* **WHAT IS NEEDED**
Go through the entries below and collect each line with the string "part" in it.

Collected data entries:
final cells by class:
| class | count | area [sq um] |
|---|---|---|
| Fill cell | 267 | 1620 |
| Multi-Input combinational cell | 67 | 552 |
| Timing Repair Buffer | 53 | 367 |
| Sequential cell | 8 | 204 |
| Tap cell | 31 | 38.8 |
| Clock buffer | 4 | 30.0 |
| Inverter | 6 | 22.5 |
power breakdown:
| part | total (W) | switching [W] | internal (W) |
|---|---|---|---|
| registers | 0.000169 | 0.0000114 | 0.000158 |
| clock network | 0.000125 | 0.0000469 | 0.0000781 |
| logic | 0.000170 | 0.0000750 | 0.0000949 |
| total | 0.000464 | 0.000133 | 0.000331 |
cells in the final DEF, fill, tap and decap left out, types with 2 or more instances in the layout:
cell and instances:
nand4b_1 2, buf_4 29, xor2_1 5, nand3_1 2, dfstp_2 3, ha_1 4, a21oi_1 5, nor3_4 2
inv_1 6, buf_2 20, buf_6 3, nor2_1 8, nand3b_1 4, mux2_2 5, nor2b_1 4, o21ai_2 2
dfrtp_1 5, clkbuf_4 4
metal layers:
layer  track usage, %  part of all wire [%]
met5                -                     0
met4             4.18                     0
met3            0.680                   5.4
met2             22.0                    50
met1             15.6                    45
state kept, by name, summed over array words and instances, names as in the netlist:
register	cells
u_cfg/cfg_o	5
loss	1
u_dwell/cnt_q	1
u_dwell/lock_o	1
File: config.mk
export PLATFORM = sky130hd
export DESIGN_NAME = nz_noise_source
export DESIGN_NICKNAME = d
export VERILOG_FILES = /design/src/rtl/nz_pkg.sv /design/src/rtl/nz_edge_detect.sv /design/src/rtl/nz_lfsr_core.sv /design/src/rtl/nz_tap_map.sv /design/src/rtl/nz_noise_source.sv
export SDC_FILE = /design/constraint.sdc
export NUM_CORES = 1
export LEC_CHECK = 0
export CORE_MARGIN = 2
export CORE_UTILIZATION = 45
export DETAILED_ROUTE_END_ITERATION = 12
export PLACE_DENSITY_LB_ADDON = 0.1
export SYNTH_ARGS = -nofsm -noshare
export SYNTH_HDL_FRONTEND = slang
export SYNTH_SLANG_ARGS = --single-unit
File: constraint.sdc
create_clock -name clk -period 1.31 [get_ports clk]
set_clock_uncertainty 0.1 [all_clocks]
set_input_delay 0.262 -clock clk [delete_from_list [all_inputs] [get_ports clk]]
set_output_delay 0.262 -clock clk [all_outputs]
set_load 0.02 [all_outputs]
File: src/rtl/nz_pkg.sv
package nz_pkg;
  localparam int unsigned LFSR_W  = 23;
  localparam int unsigned FB_HI   = 22;
  localparam int unsigned FB_LO   = 17;
  localparam int unsigned OUT_W   = 12;
  localparam int unsigned N_TAPS  = 8;
  localparam logic [LFSR_W-1:0] SEED = 23'h7FFFF8;
  // register bit feeding output bit (OUT_W-1-i)
  localparam int unsigned TAP_POS [N_TAPS] = '{22, 20, 16, 13, 11, 7, 4, 2};
endpackage

File: src/rtl/nz_edge_detect.sv
module nz_edge_detect (
  input  logic clk,
  input  logic rst,
  input  logic level,
  output logic prev_q,
  output logic rise
);
  always_ff @(posedge clk) begin
    if (rst) prev_q <= 1'b0;
    else     prev_q <= level;
  end

  assign rise = level & ~prev_q;
endmodule

File: src/rtl/nz_lfsr_core.sv
module nz_lfsr_core #(
  parameter int unsigned W     = 23,
  parameter int unsigned FB_A  = 22,
  parameter int unsigned FB_B  = 17,
  parameter logic [W-1:0] SEED = '1
) (
  input  logic         clk,
  input  logic         rst,
  input  logic         step,
  output logic [W-1:0] state_q,
  output logic [W-1:0] state_d
);
  logic feedback;

  always_comb begin
    feedback = state_q[FB_A] ^ state_q[FB_B];
    state_d  = step ? {state_q[W-2:0], feedback} : state_q;
  end

  always_ff @(posedge clk) begin
    if (rst) state_q <= SEED;
    else     state_q <= state_d;
  end
endmodule

File: src/rtl/nz_tap_map.sv
module nz_tap_map
  import nz_pkg::*;
(
  input  logic [LFSR_W-1:0] state,
  output logic [OUT_W-1:0]  sample
);
  localparam int unsigned PAD_W = OUT_W - N_TAPS;

  for (genvar i = 0; i < N_TAPS; i++) begin : g_tap
    assign sample[OUT_W-1-i] = state[TAP_POS[i]];
  end
  assign sample[PAD_W-1:0] = '0;
endmodule

File: src/rtl/nz_noise_source.sv
module nz_noise_source
  import nz_pkg::*;
(
  input  logic              clk,
  input  logic              rst,
  input  logic              phase_tap,
  input  logic              hold,
  output logic [OUT_W-1:0]  noise_out,
  output logic [LFSR_W-1:0] lfsr_state
);
  logic              prev_tap;
  logic              tap_rise;
  logic              do_step;
  logic [LFSR_W-1:0] state_next;
  logic [OUT_W-1:0]  sample_next;

  nz_edge_detect u_edge (
    .clk    (clk),
    .rst    (rst),
    .level  (phase_tap),
    .prev_q (prev_tap),
    .rise   (tap_rise)
  );

  assign do_step = tap_rise & ~hold;

  nz_lfsr_core #(
    .W    (LFSR_W),
    .FB_A (FB_HI),
    .FB_B (FB_LO),
    .SEED (SEED)
  ) u_core (
    .clk     (clk),
    .rst     (rst),
    .step    (do_step),
    .state_q (lfsr_state),
    .state_d (state_next)
  );

  // map the next state so the registered sample lines up with lfsr_state
  nz_tap_map u_map (
    .state  (state_next),
    .sample (sample_next)
  );

  always_ff @(posedge clk) begin
    if (rst) noise_out <= '0 | {SEED[22], SEED[20], SEED[16], SEED[13],
                               SEED[11], SEED[7], SEED[4], SEED[2], 4'b0000};
    else     noise_out <= sample_next;
  end
endmodule

# Yosys cells after proc, flatten, opt, wreduce, memory -nomap -nowiden
# Cells that the tools add are included.
# totals
ff_bits	28
latch_bits	0
mem_bits_rw	0
romBits	0
in_bits	4
out_inout_bits	35
mem_count	0
# op_classes
addsub	0
multipliers	0
div_mod_pow	0
n_lt_le_gt_ge	0
eq_ne	0
shift	0
muxes	1
n_bitwise	5
n_reduce_logical	0
# op_table
op	count
2-to-1 mux 23 bit	1
AND 1 bit	2
NOT 1 bit	2
XOR 1 bit	1

# Longest topological paths before layout
# Gate-level depths: netlist (run 1).
# depth
depth_word	4
ltp_mapped	5

# Cells and area by module
# Synthesis (run 1) repeated with hierarchy kept, for this count alone.
# hier_totals
cells_unflattened	118
area_unflattened_um2	1453.9
# by_module_without_submodules
module	instances	cells_each	area_each_um2
nz_lfsr_core	1	76	977.2
nz_noise_source	1	26	335.3
nz_tap_map	1	13	93.8
nz_edge_detect	1	3	47.5

# Worst setup path after synthesis (run 1)
# OpenSTA, ideal clock, no wires.
# synth_timing
path_kind	reg-to-reg
start	reg u_edge.prev_q
end	reg u_core.state_q[12]
t_arrival_ps	851
setup_slack_ps	238
path_stages_with_launch	5
n_path_buf	2
cell_sequence	dfxtp_1 > nor3b_2 > buf_6 > clkbuf_8 > a21oi_1
# synth_via
elab_chain_cells	3
# synth_rtl
element	line_no	rtl
start, declared	nz_edge_detect.sv:5	output logic prev_q,
start signal, assigned	nz_edge_detect.sv:10	else prev_q <= level;
NOT 1 bit	nz_edge_detect.sv:13	assign rise = level & ~prev_q;
AND 1 bit	nz_edge_detect.sv:13	
AND 1 bit	nz_noise_source.sv:25	assign do_step = tap_rise & ~hold;
end signal, assigned	nz_lfsr_core.sv:22	else state_q <= state_d;
end, declared	nz_lfsr_core.sv:10	output logic [W-1:0] state_q,
# Every way passes these cells.
# A chain may end at the register's enable or synchronous reset.

# Worst setup path after layout (run 1)
# layout_timing
start	reg u_core.state_q[17]
end	out lfsr_state[17]
# layout_lines
element	line_no	rtl
end, declared	nz_noise_source.sv:9	output logic [LFSR_W-1:0] lfsr_state
# No word-level cell between the ends.

==> qor.csv, run 1 <==
metric;value;unit
Worst path max stage delay;0.35;ns
gp weighted congestion;0.700;
fmax;789;MHz
largest cells by area after synthesis;dfxtp_1 40%, nor3_2 16%, a21oi_2 14%, buf_4 8.8%, nor2_1 7.2%;
Worst-Skew Late Latency;0.31;ns
Net Sw Frac;24.5;%
CTS tree;yes;
Synth top area share;40.2;%
crit path cell chain;clkdlybuf4s15_2;
DR iter-0 viols;12;
Yosys cell types;17;
vias in the first global route;844;
Final min period;1.27;ns
Routed WL per cell;11.5;um
hold path endpoint;u_edge.prev_q;
vias per inst;4.63;
FP Rows;18;
CP required;0.95;ns
H-tree depth;1;
CP startpoint kind;flop;
power after layout;1.31;mW
logic gate share of total power;13.9;%
DIE AREA;3090;sq um
core area;2500;sq um
RSZ-0062 raised after global routing;yes;
die extent in y;55.6;um
max_cap viols;0;
final setup fails;0;
hold path startpoint;phase_tap;
Data arrival, critical path;0.91;ns
Pint;0.993;mW
Hold Crit Depth;2;
FF-to-FF path depth;4;
antenna cells;0;
cts bufs inserted;3;
crit end category;output port;
fin. max-slew vios;0;
final wirelength;2270;um
NetSw;0.322;mW
r2r endpoint;u_core.state_q[2];
I/O pins;39;
Non-Filler Instances;198;
power density over the cells;797;nW/um^2
CP max stage cell;dfxtp_1;
fin crit share;96.7;%
Seq pwr share;56.4;%
layout cells sized above 1;66.7;%
Avg Inst Size Synth;10.3;sq um
placed insts;190;
Leak;0.630;nW
largest net degree at the start of global routing;45;
critical path class;flop to output port;
reg2reg setup slack;0.05;ns
clk root buf;clkbuf_4;
GRT Util Overall;14.6;%
area grow syn2layout;38.0;%
CP Max Fanout;2;
RR Startpoint;u_edge.prev_q;
Clock power frac;29.6;%
peak supply drop;533;uV
status;completed;
CP bufs+invs;1;
via count;916;
first-pass GRT wire length;3730;um
Final Hold Fails;0;
Initial Utilization;47.8;%
antenna violations before repair;0;
clk slew on worst S/H paths;0.12;ns
Die W;55.6;um
IO buf count;34;
Synth area leader;dfxtp_1;
# DRC;0;
dpl hpwl;1490;um
clk sink count;24;
grt ovf;0;
nets;173;
Ys Warns;0;
post-synthesis sequential area ratio;40.2;%
min-delay worst type;input pin to flop;
flops & latches, synth;24;
1st-pass router iterations;2;
CTS Buffer Depth;2;
post-synthesis cell count;116;
Final ANT Viol Nets;0;
kind of cell adding the most delay to the critical path;flip-flops;
Netlist Area Pre-Place;1200;sq um
[placed cells by master, fill, tap and decap left out]
| cell type | netlist | routed |
|---|---|---|
| nor3b_4 | 0 | 1 |
| buf_4 | 14 | 24 |
| clkbuf_8 | 2 | 1 |
| dlymetal6s2s_1 | 0 | 2 |
| nor2_1 | 23 | 23 |
| nor2b_1 | 1 | 1 |
| buf_2 | 3 | 31 |
| mux2i_1 | 2 | 2 |
| buf_12 | 2 | 5 |
| nor3_2 | 19 | 19 |
| a21oi_2 | 19 | 19 |
| buf_6 | 1 | 1 |
| a21oi_1 | 1 | 1 |
| clkdlybuf4s15_2 | 0 | 1 |
| clkbuf_16 | 0 | 3 |
| nor3_1 | 1 | 1 |
| clkbuf_4 | 0 | 3 |
| a211oi_2 | 1 | 1 |
| dfxtp_2 | 0 | 3 |
| dfxtp_1 | 24 | 21 |
| conb_1 | 1 | 4 |
| xnor2_1 | 1 | 1 |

* **REPLY TO THE TASK**
| part | total (W) | switching [W] | internal (W) |
layer  track usage, %  part of all wire [%]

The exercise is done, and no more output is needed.